Exercise objective: Below are lines of data; count those that contain "regs" and give the total alone.

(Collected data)

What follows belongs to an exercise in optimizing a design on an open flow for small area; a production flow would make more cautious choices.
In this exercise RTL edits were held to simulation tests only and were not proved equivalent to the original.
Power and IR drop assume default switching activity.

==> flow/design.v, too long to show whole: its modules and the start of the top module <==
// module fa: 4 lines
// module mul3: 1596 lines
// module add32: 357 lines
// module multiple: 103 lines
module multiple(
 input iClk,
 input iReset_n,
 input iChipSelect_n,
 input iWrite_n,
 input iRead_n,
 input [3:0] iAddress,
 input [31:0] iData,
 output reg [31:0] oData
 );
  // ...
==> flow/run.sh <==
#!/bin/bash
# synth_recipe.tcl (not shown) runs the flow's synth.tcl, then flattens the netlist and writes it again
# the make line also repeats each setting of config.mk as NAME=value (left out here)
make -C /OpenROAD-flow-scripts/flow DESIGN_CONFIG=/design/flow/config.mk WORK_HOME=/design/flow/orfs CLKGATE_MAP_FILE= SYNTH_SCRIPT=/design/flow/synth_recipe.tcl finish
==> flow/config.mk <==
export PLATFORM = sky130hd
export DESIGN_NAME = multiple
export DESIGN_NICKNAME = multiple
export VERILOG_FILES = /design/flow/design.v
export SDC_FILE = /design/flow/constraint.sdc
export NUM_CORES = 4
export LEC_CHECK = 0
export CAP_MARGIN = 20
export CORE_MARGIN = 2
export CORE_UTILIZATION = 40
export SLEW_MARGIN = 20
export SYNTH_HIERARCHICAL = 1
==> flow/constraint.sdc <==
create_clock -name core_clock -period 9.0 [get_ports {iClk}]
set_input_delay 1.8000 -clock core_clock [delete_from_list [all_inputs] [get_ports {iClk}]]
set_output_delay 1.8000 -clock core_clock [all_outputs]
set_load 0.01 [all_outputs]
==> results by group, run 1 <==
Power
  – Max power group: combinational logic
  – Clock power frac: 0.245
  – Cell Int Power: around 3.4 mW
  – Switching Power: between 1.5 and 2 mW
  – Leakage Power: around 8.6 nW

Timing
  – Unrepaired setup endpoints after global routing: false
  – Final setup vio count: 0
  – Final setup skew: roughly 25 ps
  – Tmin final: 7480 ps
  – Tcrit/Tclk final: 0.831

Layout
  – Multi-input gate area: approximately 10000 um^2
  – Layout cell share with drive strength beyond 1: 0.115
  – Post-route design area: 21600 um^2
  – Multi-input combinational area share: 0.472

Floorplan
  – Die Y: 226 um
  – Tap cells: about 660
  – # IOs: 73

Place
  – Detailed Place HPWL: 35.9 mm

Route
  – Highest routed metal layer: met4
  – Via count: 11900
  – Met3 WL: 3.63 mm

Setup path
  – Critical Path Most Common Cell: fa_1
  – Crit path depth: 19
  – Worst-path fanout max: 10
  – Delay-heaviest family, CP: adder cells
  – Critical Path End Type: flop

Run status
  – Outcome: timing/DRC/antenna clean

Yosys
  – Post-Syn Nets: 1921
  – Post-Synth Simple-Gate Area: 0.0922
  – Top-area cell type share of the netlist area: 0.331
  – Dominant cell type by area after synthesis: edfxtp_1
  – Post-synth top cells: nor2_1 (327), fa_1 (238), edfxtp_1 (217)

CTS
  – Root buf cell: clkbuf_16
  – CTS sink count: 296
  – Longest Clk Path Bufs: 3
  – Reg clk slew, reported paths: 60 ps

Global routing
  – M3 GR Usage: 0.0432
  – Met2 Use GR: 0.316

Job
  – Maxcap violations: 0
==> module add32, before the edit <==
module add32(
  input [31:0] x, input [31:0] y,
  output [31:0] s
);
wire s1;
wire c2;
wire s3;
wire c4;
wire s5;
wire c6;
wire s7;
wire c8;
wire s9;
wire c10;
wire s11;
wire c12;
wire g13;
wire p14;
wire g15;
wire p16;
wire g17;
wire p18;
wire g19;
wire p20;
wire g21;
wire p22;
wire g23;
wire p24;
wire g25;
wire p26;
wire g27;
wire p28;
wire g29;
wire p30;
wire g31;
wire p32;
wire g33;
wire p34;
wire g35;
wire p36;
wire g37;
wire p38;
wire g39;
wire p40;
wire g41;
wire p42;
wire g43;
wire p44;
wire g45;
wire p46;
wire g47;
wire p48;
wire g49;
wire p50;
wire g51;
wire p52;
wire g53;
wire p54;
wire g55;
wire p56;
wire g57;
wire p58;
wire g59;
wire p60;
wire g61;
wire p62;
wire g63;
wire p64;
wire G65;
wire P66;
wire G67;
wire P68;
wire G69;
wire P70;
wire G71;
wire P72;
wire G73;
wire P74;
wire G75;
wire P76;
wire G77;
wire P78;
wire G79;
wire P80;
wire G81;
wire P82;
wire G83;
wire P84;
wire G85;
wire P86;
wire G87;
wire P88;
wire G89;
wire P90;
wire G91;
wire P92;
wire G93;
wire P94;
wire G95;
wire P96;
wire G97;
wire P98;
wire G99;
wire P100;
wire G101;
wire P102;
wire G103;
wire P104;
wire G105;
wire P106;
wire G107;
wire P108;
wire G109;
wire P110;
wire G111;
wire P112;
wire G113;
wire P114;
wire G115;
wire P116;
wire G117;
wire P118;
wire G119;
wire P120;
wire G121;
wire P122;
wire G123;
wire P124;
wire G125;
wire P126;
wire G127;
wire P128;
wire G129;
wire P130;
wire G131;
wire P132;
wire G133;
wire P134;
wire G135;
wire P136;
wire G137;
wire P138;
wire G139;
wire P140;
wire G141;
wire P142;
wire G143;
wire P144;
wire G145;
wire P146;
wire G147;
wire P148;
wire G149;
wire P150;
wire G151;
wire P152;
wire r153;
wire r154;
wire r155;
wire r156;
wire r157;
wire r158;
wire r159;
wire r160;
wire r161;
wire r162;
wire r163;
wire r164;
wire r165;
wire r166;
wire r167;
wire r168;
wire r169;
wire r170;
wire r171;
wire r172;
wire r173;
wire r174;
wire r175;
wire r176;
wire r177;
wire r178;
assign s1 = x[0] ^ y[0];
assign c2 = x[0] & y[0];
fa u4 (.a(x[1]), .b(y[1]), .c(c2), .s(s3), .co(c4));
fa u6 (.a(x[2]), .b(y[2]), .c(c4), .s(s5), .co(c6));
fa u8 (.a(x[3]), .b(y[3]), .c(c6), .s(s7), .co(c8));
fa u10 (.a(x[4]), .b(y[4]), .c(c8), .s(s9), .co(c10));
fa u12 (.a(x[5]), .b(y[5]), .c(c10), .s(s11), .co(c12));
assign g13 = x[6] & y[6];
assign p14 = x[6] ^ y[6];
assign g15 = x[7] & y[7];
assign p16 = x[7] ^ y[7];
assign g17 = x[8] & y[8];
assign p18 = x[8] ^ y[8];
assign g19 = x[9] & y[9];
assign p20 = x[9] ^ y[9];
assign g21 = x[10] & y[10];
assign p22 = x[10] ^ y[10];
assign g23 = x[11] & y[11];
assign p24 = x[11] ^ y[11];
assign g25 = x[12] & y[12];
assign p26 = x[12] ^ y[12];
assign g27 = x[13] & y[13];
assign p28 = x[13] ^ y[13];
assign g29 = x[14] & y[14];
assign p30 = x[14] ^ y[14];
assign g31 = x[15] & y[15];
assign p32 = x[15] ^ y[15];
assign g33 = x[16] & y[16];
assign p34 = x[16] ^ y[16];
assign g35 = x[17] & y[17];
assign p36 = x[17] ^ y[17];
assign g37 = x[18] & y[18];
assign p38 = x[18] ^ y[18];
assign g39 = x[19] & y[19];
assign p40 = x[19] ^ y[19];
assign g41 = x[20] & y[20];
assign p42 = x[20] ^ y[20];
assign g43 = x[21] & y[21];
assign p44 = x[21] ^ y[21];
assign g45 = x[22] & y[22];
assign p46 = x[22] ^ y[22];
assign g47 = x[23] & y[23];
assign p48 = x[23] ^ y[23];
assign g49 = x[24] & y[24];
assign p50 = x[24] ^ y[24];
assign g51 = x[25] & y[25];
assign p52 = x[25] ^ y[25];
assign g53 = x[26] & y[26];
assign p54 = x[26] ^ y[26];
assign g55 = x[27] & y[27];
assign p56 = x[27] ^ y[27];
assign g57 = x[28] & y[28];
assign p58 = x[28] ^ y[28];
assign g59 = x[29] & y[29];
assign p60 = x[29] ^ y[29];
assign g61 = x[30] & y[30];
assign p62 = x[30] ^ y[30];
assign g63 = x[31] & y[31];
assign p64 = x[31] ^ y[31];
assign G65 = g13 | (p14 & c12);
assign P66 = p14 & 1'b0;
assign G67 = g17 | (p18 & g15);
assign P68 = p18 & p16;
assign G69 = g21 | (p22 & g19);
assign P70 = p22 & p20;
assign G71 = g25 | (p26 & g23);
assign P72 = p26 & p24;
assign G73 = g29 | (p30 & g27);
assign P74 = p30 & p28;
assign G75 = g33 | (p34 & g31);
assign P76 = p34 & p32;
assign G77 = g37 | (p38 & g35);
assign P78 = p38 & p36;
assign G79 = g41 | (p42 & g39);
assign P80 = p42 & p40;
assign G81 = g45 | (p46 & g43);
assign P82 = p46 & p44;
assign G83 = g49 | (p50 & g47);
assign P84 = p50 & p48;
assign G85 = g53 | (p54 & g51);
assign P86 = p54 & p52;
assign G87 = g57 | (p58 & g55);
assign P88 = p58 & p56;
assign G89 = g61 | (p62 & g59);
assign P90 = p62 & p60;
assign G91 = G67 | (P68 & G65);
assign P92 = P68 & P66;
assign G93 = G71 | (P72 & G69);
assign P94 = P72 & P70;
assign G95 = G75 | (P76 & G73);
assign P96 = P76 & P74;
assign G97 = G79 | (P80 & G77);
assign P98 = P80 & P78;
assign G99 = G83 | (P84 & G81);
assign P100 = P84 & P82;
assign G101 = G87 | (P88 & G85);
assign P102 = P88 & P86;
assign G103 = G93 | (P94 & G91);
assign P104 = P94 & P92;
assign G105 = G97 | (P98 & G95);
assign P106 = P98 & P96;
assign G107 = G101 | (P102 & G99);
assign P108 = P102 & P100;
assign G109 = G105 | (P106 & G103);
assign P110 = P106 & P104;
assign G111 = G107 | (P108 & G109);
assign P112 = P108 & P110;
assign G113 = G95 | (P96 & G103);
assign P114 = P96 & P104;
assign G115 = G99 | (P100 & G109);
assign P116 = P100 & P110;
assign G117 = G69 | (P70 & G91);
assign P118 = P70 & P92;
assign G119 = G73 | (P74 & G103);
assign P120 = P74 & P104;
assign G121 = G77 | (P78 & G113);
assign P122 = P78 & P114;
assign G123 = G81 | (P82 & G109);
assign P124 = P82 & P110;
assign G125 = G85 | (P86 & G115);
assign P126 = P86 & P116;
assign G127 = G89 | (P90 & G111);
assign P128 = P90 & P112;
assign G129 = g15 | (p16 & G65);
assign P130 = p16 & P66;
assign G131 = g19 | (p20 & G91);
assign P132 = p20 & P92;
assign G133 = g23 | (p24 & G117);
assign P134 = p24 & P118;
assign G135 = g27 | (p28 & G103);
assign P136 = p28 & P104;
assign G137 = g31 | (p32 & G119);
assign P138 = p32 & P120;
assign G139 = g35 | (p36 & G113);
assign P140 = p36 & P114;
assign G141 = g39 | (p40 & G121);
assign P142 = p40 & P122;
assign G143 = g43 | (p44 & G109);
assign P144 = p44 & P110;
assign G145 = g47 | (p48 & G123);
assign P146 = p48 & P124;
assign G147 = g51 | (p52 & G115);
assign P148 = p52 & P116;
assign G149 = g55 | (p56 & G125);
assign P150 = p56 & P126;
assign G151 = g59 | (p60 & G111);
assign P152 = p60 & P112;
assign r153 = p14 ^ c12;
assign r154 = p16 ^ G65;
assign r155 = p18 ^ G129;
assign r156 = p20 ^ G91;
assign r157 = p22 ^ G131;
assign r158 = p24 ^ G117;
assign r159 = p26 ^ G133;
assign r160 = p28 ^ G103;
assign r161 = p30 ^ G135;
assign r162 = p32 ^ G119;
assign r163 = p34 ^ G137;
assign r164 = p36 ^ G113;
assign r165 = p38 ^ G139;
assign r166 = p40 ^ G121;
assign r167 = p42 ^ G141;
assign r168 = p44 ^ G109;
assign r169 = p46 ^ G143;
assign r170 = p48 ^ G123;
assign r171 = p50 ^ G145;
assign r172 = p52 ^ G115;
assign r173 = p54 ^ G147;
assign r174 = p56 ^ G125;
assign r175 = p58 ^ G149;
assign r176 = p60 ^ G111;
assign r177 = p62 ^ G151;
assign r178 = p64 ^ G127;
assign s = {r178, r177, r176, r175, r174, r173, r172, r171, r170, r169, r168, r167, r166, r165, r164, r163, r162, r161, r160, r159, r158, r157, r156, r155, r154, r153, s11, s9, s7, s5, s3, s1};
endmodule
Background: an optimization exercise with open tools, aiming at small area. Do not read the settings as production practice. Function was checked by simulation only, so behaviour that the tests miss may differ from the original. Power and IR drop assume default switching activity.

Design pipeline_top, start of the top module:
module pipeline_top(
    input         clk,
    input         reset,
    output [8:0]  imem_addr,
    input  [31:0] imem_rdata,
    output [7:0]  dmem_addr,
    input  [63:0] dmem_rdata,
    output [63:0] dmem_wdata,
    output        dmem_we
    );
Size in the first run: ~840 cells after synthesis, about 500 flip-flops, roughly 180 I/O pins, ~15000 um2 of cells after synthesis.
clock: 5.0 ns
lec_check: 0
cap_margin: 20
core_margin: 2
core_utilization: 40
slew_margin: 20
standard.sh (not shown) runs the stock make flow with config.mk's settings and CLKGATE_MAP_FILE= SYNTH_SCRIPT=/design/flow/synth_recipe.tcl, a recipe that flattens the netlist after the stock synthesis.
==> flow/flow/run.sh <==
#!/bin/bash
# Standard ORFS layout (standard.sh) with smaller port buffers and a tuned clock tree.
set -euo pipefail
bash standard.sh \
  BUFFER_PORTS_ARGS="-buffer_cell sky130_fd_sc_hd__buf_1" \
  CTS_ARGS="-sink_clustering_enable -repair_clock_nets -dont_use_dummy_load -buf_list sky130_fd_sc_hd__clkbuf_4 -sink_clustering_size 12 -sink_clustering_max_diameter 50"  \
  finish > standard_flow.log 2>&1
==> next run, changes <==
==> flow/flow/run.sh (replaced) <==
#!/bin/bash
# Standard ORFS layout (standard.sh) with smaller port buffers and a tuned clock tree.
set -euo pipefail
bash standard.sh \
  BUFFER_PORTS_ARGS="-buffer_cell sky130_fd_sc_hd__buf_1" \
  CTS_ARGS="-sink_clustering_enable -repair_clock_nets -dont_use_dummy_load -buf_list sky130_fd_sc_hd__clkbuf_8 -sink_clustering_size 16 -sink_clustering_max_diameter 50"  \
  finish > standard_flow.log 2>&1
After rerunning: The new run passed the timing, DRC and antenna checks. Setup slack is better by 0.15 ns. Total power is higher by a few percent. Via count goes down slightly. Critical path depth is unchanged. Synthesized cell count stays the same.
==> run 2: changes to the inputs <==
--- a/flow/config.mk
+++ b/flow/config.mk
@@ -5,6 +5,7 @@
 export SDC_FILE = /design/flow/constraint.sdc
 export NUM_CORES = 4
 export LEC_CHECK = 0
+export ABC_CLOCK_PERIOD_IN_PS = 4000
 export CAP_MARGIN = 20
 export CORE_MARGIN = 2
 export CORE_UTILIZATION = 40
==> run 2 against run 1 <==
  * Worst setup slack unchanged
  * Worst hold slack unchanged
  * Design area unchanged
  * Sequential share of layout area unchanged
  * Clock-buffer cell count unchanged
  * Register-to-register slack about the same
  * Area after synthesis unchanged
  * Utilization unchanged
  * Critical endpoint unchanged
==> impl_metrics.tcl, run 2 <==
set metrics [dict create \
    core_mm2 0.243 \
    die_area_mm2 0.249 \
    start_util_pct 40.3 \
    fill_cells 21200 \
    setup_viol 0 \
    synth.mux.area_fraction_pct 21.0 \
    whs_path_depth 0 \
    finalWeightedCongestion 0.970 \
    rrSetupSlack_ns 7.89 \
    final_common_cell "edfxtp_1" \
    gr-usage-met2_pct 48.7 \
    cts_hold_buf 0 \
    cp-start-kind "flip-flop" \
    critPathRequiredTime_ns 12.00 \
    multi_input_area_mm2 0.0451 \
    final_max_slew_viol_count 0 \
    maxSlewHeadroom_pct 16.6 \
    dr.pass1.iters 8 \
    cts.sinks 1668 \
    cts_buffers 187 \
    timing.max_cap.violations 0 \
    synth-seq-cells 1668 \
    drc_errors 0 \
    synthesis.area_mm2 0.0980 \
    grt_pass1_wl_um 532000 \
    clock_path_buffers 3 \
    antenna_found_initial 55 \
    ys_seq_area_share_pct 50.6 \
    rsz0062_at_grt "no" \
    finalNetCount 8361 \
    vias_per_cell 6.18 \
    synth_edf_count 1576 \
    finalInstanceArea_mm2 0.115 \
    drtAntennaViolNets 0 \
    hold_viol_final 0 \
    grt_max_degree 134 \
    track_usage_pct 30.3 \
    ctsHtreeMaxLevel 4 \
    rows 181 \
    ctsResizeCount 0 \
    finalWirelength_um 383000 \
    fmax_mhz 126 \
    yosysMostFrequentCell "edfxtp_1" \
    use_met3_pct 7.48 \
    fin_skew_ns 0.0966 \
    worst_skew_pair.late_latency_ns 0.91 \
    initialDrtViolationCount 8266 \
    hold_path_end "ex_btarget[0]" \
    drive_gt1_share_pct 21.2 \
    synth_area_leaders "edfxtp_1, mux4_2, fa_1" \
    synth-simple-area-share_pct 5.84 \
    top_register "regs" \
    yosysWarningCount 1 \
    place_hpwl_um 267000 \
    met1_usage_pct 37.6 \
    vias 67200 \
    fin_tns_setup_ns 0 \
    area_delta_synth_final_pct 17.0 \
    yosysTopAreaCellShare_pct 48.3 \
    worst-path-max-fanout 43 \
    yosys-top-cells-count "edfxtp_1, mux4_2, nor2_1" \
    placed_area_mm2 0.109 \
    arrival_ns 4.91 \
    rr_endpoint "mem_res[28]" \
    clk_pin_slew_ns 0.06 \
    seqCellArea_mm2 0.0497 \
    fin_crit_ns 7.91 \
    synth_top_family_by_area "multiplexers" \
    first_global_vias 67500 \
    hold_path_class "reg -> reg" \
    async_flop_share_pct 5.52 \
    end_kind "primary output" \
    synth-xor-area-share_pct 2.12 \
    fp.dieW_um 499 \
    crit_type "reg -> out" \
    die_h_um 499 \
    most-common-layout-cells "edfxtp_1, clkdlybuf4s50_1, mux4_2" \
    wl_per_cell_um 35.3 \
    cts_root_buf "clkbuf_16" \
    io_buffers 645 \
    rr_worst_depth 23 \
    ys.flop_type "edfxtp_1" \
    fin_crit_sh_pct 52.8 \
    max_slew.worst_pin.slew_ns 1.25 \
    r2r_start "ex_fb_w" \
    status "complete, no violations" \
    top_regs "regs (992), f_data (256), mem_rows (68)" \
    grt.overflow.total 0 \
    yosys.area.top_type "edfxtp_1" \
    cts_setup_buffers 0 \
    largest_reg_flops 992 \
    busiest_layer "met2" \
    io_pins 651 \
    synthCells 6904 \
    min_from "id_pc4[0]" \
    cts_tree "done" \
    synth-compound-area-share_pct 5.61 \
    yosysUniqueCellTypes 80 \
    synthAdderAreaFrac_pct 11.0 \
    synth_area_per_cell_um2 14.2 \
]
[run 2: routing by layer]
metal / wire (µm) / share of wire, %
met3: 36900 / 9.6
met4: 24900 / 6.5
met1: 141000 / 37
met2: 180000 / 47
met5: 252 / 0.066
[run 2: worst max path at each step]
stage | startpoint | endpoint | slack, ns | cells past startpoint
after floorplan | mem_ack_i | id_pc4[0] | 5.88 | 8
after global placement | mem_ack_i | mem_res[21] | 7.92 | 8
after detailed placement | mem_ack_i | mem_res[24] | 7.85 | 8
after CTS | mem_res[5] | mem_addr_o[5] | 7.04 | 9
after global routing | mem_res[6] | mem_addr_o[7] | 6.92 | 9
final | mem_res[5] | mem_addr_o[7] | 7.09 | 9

Task result: 2